Just a few blocks away, coroner candidates Kevin Crosby and incumbent June Wood are at the annual county Republicans' meet-the-candidates dinner. Wood takes the microphone first. She explains that she's been a county coroner for 12 years and works on a local rescue squad.
Crosby goes next: "I'm a lifelong resident of Morristown. I'm a 22-year member of the Morristown Fire and Rescue Company, serving the past 17 years as fire chief."
The three candidates all say they're running because they want to be there for the people of the county when somebody dies. Now it's up to the voters to decide who they want around.
Popularity Politics
St. Lawrence County is among 1,600 counties around the country that elect its coroners. They are paid employees; they make about $6,000 a year and get health insurance.
They don't do autopsies — that's done by the medical examiner from a neighboring county. Coroners do pronounce people dead and sign death certificates. You don't have to have any medical training to be a coroner here. You just have to live in the county and be old enough to get on the ballot.

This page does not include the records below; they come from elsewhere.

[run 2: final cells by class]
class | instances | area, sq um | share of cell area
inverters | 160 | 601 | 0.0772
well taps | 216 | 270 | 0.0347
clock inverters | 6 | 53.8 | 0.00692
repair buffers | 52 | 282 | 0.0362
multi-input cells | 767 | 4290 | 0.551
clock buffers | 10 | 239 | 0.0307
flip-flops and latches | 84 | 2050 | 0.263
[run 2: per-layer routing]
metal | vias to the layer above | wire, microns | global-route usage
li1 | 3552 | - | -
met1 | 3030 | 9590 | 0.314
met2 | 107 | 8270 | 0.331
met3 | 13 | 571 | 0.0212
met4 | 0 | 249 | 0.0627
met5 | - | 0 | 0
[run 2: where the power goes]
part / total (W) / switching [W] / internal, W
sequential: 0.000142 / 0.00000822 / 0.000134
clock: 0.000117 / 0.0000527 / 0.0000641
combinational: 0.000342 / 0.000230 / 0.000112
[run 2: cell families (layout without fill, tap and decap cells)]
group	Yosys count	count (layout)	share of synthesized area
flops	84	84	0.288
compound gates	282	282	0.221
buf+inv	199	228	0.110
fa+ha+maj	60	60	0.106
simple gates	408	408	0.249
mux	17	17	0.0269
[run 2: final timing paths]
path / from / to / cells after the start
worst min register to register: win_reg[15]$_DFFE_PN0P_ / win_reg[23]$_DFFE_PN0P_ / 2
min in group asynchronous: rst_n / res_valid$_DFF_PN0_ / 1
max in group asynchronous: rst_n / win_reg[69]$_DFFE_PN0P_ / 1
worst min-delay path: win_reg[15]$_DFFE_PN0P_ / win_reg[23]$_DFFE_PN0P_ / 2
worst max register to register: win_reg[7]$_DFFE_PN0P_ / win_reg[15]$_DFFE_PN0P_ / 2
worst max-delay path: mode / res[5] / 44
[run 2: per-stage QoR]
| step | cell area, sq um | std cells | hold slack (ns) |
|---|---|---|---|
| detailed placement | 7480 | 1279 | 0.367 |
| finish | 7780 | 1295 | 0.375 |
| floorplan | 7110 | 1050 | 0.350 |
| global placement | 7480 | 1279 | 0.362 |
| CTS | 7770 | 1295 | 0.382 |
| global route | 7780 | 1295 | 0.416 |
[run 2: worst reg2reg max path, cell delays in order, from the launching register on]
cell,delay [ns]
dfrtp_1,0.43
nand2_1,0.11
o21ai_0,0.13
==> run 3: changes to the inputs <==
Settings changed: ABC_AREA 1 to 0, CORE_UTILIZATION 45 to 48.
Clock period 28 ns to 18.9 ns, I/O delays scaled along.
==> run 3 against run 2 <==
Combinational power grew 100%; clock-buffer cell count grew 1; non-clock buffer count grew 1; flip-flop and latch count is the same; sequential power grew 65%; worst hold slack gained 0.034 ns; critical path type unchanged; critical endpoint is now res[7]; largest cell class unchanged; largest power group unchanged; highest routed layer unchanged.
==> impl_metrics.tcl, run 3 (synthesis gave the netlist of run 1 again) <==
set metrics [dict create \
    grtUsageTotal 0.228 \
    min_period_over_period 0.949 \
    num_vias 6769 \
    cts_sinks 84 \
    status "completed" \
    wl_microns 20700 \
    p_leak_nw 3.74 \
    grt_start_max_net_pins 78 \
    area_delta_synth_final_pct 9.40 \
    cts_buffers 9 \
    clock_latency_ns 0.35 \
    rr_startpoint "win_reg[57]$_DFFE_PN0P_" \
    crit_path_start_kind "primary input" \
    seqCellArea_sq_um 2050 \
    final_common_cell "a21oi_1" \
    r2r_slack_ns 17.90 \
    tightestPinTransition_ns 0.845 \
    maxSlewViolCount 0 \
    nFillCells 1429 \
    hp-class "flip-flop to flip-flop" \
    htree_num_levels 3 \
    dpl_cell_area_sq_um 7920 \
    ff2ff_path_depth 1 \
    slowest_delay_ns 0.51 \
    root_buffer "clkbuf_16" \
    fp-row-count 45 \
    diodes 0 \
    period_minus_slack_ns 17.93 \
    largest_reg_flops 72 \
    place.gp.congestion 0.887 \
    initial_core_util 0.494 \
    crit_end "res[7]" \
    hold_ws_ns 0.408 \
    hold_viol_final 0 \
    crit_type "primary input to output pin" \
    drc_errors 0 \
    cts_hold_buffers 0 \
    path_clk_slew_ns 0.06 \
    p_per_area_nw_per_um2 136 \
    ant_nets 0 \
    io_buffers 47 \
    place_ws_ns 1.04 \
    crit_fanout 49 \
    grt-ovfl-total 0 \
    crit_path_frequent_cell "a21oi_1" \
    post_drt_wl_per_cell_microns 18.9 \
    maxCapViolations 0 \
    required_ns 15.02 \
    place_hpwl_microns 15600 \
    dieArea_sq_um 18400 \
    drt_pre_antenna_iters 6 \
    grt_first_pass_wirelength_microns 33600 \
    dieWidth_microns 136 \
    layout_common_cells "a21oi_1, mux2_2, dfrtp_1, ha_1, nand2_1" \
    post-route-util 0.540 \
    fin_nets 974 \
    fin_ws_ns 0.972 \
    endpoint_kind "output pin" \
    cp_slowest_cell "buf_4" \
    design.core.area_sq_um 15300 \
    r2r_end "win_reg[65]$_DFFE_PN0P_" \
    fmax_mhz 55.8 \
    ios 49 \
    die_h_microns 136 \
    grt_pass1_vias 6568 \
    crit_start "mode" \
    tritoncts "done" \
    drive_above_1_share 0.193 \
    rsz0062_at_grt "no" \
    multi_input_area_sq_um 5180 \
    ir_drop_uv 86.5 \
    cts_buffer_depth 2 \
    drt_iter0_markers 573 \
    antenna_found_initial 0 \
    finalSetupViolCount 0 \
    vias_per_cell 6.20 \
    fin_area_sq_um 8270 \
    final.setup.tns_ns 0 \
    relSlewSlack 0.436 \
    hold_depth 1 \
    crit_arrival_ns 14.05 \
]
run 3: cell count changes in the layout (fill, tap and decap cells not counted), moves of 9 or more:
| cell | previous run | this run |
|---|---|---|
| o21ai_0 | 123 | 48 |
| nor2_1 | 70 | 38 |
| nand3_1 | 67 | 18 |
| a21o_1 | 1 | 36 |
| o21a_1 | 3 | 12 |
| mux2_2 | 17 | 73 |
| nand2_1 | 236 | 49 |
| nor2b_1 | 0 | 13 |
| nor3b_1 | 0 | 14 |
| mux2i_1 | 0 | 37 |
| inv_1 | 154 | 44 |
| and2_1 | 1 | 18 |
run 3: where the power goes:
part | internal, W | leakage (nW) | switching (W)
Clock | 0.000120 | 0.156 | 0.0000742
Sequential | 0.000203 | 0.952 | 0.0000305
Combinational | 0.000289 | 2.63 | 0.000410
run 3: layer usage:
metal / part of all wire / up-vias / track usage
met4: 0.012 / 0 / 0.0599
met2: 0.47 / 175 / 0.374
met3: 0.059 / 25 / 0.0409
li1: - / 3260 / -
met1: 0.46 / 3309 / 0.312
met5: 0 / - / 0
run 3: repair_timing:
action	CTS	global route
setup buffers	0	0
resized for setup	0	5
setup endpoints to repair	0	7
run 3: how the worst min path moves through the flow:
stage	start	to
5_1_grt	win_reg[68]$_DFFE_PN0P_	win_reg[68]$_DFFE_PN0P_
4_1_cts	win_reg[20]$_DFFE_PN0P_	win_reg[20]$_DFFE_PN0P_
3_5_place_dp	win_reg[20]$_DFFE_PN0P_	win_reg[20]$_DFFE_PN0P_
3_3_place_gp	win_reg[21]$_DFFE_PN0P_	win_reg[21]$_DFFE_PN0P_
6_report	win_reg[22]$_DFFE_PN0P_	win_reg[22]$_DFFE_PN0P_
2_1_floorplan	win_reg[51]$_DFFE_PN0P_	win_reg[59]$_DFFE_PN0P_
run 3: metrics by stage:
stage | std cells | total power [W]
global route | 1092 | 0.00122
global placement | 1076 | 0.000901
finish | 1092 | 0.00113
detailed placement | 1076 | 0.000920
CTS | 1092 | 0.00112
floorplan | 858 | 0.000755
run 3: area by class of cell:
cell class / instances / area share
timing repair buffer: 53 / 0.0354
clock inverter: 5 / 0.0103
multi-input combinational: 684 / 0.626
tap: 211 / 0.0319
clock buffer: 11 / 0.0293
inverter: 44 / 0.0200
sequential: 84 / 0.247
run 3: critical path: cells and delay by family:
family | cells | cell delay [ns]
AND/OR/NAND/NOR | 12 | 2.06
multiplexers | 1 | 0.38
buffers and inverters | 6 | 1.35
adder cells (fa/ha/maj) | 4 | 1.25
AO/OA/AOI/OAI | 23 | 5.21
File: config.mk
export PLATFORM = sky130hd
export DESIGN_NAME = vector_dsp_instruction_decoder_core
export DESIGN_NICKNAME = d
export VERILOG_FILES = /design/src/rtl/core/vdid_pkg.sv /design/src/rtl/core/vdid_decode.sv /design/src/rtl/core/vector_dsp_instruction_decoder_core.sv
export SDC_FILE = /design/constraint.sdc
export NUM_CORES = 1
export LEC_CHECK = 0
export BUFFER_PORTS_ARGS = -buffer_cell sky130_fd_sc_hd__clkbuf_2
export CORE_UTILIZATION = 51
export CTS_CLUSTER_SIZE = 30
export DETAILED_ROUTE_END_ITERATION = 10
export GPL_TIMING_DRIVEN = 1
export PLACE_DENSITY = 0.83
export SLEW_MARGIN = 5
export SYNTH_ARGS = -nofsm -noshare
export SYNTH_HDL_FRONTEND = slang
export SYNTH_SLANG_ARGS = --single-unit
File: constraint.sdc
create_clock -name clk -period 2.6 [get_ports clk]
set_clock_uncertainty 0.05 [all_clocks]
set_input_delay 0.52 -clock clk [delete_from_list [all_inputs] [get_ports clk]]
set_output_delay 0.52 -clock clk [all_outputs]
set_load 0.05 [all_outputs]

Even though they run for office on party lines, party politics don't matter very much, Wood says. People politics do.
"Basically, to be a coroner, you just have to be publicly popular," she says. "I guess it's more of a popularity contest. Then you learn the job as you go."
Warner, the Democratic candidate, agrees. A few weeks ago, all the coroner hopefuls were at another meet-the-candidates event. While other politicians were asked their opinions on New York State's tough new gun laws, the coroners weren't.
"They would never ask a coroner that!" Warner says. "They could care less about what we think about what toilet paper to use in the community building."
Small-Town Campaigning
Electing a coroner is a holdover from medieval English common law, where the coroner's job was to determine how and when people had died in order to collect taxes. That system worked in early America, too.
And in a lot of places, if the sheriff committed a crime, it was the coroner's job to make the arrest.
But in the 1920s, the National Academy of Sciences recommended that jurisdictions switch to having an appointed medical examiner.
Fast-forward almost 100 years, and only 16 states have made that switch. The state of New York leaves it up to the counties.
And in St. Lawrence County, this behind-the-scenes job comes with all the trappings of a small-town election: yard signs, party dinners and — for Warner — an entire summer marching in parades.
"We did 14 parades," Warner says. "And either I took my horses, which are black Clydesdales, or I took our John Deere 420."
Voter Parker Piercey has followed the coroner's race. He agrees that it's mostly a popularity contest and says he'll vote for Crosby, one of the Republican candidates, whom he knows the best.
But Piercey says the job does require a certain type of person. "There's probably a lot of times you have to go to something that I would never want to go to," he says.